# WHAT TO DO
Work through the entries below and show every line in which "running" is found.

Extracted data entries

________

**src/hdl/cmp_consts.vh**
```
// Purpose: Shared constants for the current-mode PWM soft-start controller
// Assumes: 50 MHz clock, times given in ns, us and ms; cmp_pwm_ctrl converts them to cycles
// Notes:   Definitions only
`ifndef CMP_CONSTS_VH
`define CMP_CONSTS_VH

`define CMP_CLK_HZ          50000000
`define CMP_PERIOD_CYC      500
`define CMP_DMAX_NUM        3
`define CMP_DMAX_DEN        4
`define CMP_JIT_PCT         4
`define CMP_JIT_PERIOD_US   4000
`define CMP_JIT_STEPS       20
`define CMP_SS_STEP_US      300
`define CMP_SS_STEPS        32
`define CMP_SS_TOTAL_MS     10
`define CMP_LEB_NORM_NS     220
`define CMP_LEB_BURST_NS    180
`define CMP_FB_DLY_NS       156
`define CMP_NS_PER_S        1000000000
`define CMP_US_PER_S        1000000
`define CMP_MS_PER_S        1000

`endif

```
**src/hdl/cmp_pwm_ctrl.v**
```verilog
// Purpose: Oscillator, jitter, PWM latch, soft start and blanking of the controller
// Assumes: Comparator outputs arrive synchronous to clk; supply_ok low acts as lockout
// Notes:   Analog level shaping is outside; soft-start limit is a step code out
// Function
// - 100 kHz cycles, 4 percent jitter, 4 ms
// - On time at most 375 cycles, 0.75 of nominal period
// - Jitter only after soft start completes
// - Soft start begins at lockout release
// - Step every 300 us, 32 steps
// - Soft start ends 10 ms, sink off
// - Allowed duty rises from zero gradually
// - Soft start restarts on each auto-restart
// - Oscillator sets latch, comparators reset it
// - Latch reset turns driver off immediately
// - Feedback comparator ends on-pulse
// - Current limit resets latch cycle by cycle
// - Burst limit counts only in burst mode
// - Blank sense 220 ns normal, 180 burst
// - Driver low below supply off threshold
// - Undervoltage resets soft-start counter to zero
// - Feedback turn-off waits 156 ns after set
`include "cmp_consts.vh"
module cmp_pwm_ctrl #(
    parameter PERIOD_CYC = `CMP_PERIOD_CYC,
    parameter SS_STEPS   = `CMP_SS_STEPS
) (
    input  wire       clk,
    input  wire       rst_n,
    input  wire       supply_ok,
    input  wire       restart_req,
    input  wire       burst_mode,
    input  wire       fb_cmp,
    input  wire       ss_cmp,
    input  wire       current_limit_comparator,
    input  wire       burst_limit_comparator,
    output reg        gate_drive,
    output reg  [4:0] softstart_limit_level,
    output reg        ss_sink_on,
    output reg        ss_done,
    output reg        osc_max_duty
);
    // Derived cycle counts; least times round up, longest round down
    localparam integer NS_DIV      = `CMP_NS_PER_S / `CMP_CLK_HZ;
    localparam integer LEB_N_CYC   = (`CMP_LEB_NORM_NS + NS_DIV - 1) / NS_DIV;
    localparam integer LEB_B_CYC   = (`CMP_LEB_BURST_NS + NS_DIV - 1) / NS_DIV;
    localparam integer FBD_CYC     = (`CMP_FB_DLY_NS + NS_DIV - 1) / NS_DIV;
    localparam integer ON_MAX_CYC  = PERIOD_CYC * `CMP_DMAX_NUM / `CMP_DMAX_DEN;
    localparam integer JIT_CYC     = PERIOD_CYC * `CMP_JIT_PCT / 100;
    localparam integer SS_STEP_CYC = `CMP_SS_STEP_US * (`CMP_CLK_HZ / `CMP_US_PER_S);
    localparam integer SS_END_CYC  = `CMP_SS_TOTAL_MS * (`CMP_CLK_HZ / `CMP_MS_PER_S);
    localparam integer JIT_STEP_CYC = `CMP_JIT_PERIOD_US * (`CMP_CLK_HZ / `CMP_US_PER_S)
                                      / (4 * `CMP_JIT_STEPS);

    // Soft-start states, one-hot
    localparam [2:0] ST_OFF  = 3'b001;
    localparam [2:0] ST_SOFT = 3'b010;
    localparam [2:0] ST_RUN  = 3'b100;

    reg [2:0]  state_q;
    reg [9:0]  osc_cnt_q;
    reg [9:0]  period_q;
    reg [19:0] ss_tick_q;
    reg [19:0] ss_time_q;
    reg [5:0]  ss_step_q;
    reg [17:0] jit_tick_q;
    reg [6:0]  jit_pos_q;
    reg        jit_up_q;
    reg        latch_q;
    reg [9:0]  on_cnt_q;

    wire       running = (state_q != ST_OFF);
    wire       cycle_end = (osc_cnt_q >= period_q - 10'd1);
    wire       set_pulse = running && cycle_end;
    wire       leb_active;
    wire       fbd_active;
    wire [7:0] leb_len = burst_mode ? LEB_B_CYC[7:0] : LEB_N_CYC[7:0];

    // Soft-start on-time cap grows with step count
    wire [15:0] ss_on_prod = ON_MAX_CYC[9:0] * ss_step_q;
    wire [9:0]  ss_on_max  = (state_q == ST_SOFT) ? ss_on_prod[14:5] : ON_MAX_CYC[9:0];
    // Zero cap at step zero: no pulse at all, not even the set cycle
    wire        cap_zero   = (ss_on_max == 10'h000);

    // Reset sources; comparator trips only after blanking
    wire sense_ok  = !leb_active;
    wire fb_rst    = fb_cmp && sense_ok && !fbd_active;
    wire ss_rst    = ss_cmp && sense_ok && (state_q == ST_SOFT);
    wire cl_rst    = current_limit_comparator && sense_ok;
    wire bl_rst    = burst_limit_comparator && burst_mode && sense_ok;
    wire duty_rst  = (on_cnt_q >= ON_MAX_CYC[9:0] - 10'd1) ||
                     ({1'b0, on_cnt_q} + 11'h001 >= {1'b0, ss_on_max});
    wire any_rst   = fb_rst || ss_rst || cl_rst || bl_rst || duty_rst || !supply_ok;

    // Blanking after each turn-on
    cmp_blank_timer #(.W(8)) u_leb (
        .clk    (clk),
        .rst_n  (rst_n),
        .start  (set_pulse),
        .len    (leb_len),
        .active (leb_active)
    );

    // Fixed delay before feedback may act
    cmp_blank_timer #(.W(8)) u_fbd (
        .clk    (clk),
        .rst_n  (rst_n),
        .start  (set_pulse),
        .len    (FBD_CYC[7:0]),
        .active (fbd_active)
    );

    // Soft-start sequencer
    always @(posedge clk) begin
        if (!rst_n || !supply_ok) begin
            state_q   <= ST_OFF;
            ss_tick_q <= 20'h0_0000;
            ss_time_q <= 20'h0_0000;
            ss_step_q <= 6'h00;
        end else begin
            case (state_q)
                ST_OFF: begin
                    state_q   <= ST_SOFT;
                    ss_tick_q <= 20'h0_0000;
                    ss_time_q <= 20'h0_0000;
                    ss_step_q <= 6'h00;
                end
                ST_SOFT: begin
                    if (restart_req) begin
                        ss_tick_q <= 20'h0_0000;
                        ss_time_q <= 20'h0_0000;
                        ss_step_q <= 6'h00;
                    end else if (ss_time_q >= SS_END_CYC[19:0] - 20'h0_0001) begin
                        state_q <= ST_RUN;
                    end else begin
                        ss_time_q <= ss_time_q + 20'h0_0001;
                        if (ss_tick_q >= SS_STEP_CYC[19:0] - 20'h0_0001) begin
                            ss_tick_q <= 20'h0_0000;
                            if (ss_step_q < SS_STEPS[5:0])
                                ss_step_q <= ss_step_q + 6'h01;
                        end else begin
                            ss_tick_q <= ss_tick_q + 20'h0_0001;
                        end
                    end
                end
                ST_RUN: begin
                    if (restart_req) begin
                        state_q   <= ST_SOFT;
                        ss_tick_q <= 20'h0_0000;
                        ss_time_q <= 20'h0_0000;
                        ss_step_q <= 6'h00;
                    end
                end
                default: begin
                    state_q <= ST_OFF;
                end
            endcase
        end
    end

    // Jitter triangle, held at position 0 (period minus JIT_CYC) until soft start is over
    always @(posedge clk) begin
        if (!rst_n || state_q != ST_RUN) begin
            jit_tick_q <= 18'h0_0000;
            jit_pos_q  <= 7'h00;
            jit_up_q   <= 1'b1;
        end else if (jit_tick_q >= JIT_STEP_CYC[17:0] - 18'h0_0001) begin
            jit_tick_q <= 18'h0_0000;
            if (jit_up_q) begin
                if (jit_pos_q >= 7'd2 * `CMP_JIT_STEPS - 7'd1)
                    jit_up_q <= 1'b0;
                jit_pos_q <= jit_pos_q + 7'h01;
            end else begin
                if (jit_pos_q <= 7'h01)
                    jit_up_q <= 1'b1;
                jit_pos_q <= jit_pos_q - 7'h01;
            end
        end else begin
            jit_tick_q <= jit_tick_q + 18'h0_0001;
        end
    end

    // Jitter offset, +/- JIT_CYC around nominal period
    wire [15:0] jit_prod = JIT_CYC[7:0] * jit_pos_q;
    wire [9:0]  jit_off  = jit_prod[9:0] / `CMP_JIT_STEPS;
    wire [9:0]  period_d = PERIOD_CYC[9:0] - JIT_CYC[9:0] + jit_off;

    // Oscillator; new period latched at each cycle boundary
    always @(posedge clk) begin
        if (!rst_n || !running) begin
            osc_cnt_q <= 10'h000;
            period_q  <= PERIOD_CYC[9:0];
        end else if (cycle_end) begin
            osc_cnt_q <= 10'h000;
            period_q  <= (state_q == ST_RUN) ? period_d : PERIOD_CYC[9:0];
        end else begin
            osc_cnt_q <= osc_cnt_q + 10'h001;
        end
    end

    // PWM latch; only lockout, current limit, burst limit and zero cap win over set
    always @(posedge clk) begin
        if (!rst_n) begin
            latch_q  <= 1'b0;
            on_cnt_q <= 10'h000;
        end else if (any_rst && latch_q) begin
            latch_q  <= 1'b0;
            on_cnt_q <= 10'h000;
        end else if (set_pulse && !(!supply_ok || cl_rst || bl_rst || cap_zero)) begin
            latch_q  <= 1'b1;
            on_cnt_q <= 10'h000;
        end else if (latch_q) begin
            on_cnt_q <= on_cnt_q + 10'h001;
        end
    end

    // Registered outputs; gate falls with the latch reset decision
    always @(posedge clk) begin
        if (!rst_n) begin
            gate_drive            <= 1'b0;
            softstart_limit_level <= 5'h00;
            ss_sink_on            <= 1'b0;
            ss_done               <= 1'b0;
            osc_max_duty          <= 1'b0;
        end else begin
            gate_drive <= supply_ok && ((latch_q && !any_rst) ||
                          (set_pulse && !(cl_rst || bl_rst || cap_zero)));
            softstart_limit_level <= (ss_step_q >= SS_STEPS[5:0]) ? 5'h1F : ss_step_q[4:0];
            ss_sink_on   <= (state_q == ST_SOFT);
            ss_done      <= (state_q == ST_RUN);
            osc_max_duty <= running && (osc_cnt_q >= ON_MAX_CYC[9:0] - 10'h001);
        end
    end
endmodule // cmp_pwm_ctrl

```
**src/hdl/cmp_blank_timer.v**
```verilog
// Purpose: Retriggerable down counter that holds a window after a start pulse
// Assumes: start is a one-cycle pulse, len is at least one
// Notes:   Used for edge blanking and the feedback turn-off delay
module cmp_blank_timer #(
    parameter W = 8
) (
    input  wire         clk,
    input  wire         rst_n,
    input  wire         start,
    input  wire [W-1:0] len,
    output wire         active
);
    reg [W-1:0] cnt_q;

    // Load on start, count to zero
    always @(posedge clk) begin
        if (!rst_n) begin
            cnt_q <= {W{1'b0}};
        end else if (start) begin
            cnt_q <= len;
        end else if (cnt_q != {W{1'b0}}) begin
            cnt_q <= cnt_q - {{(W-1){1'b0}}, 1'b1};
        end
    end

    assign active = (cnt_q != {W{1'b0}});
endmodule // cmp_blank_timer

```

________

# EXERCISE RESULT
    wire       running = (state_q != ST_OFF);
    wire       set_pulse = running && cycle_end;
        if (!rst_n || !running) begin
            osc_max_duty <= running && (osc_cnt_q >= ON_MAX_CYC[9:0] - 10'h001);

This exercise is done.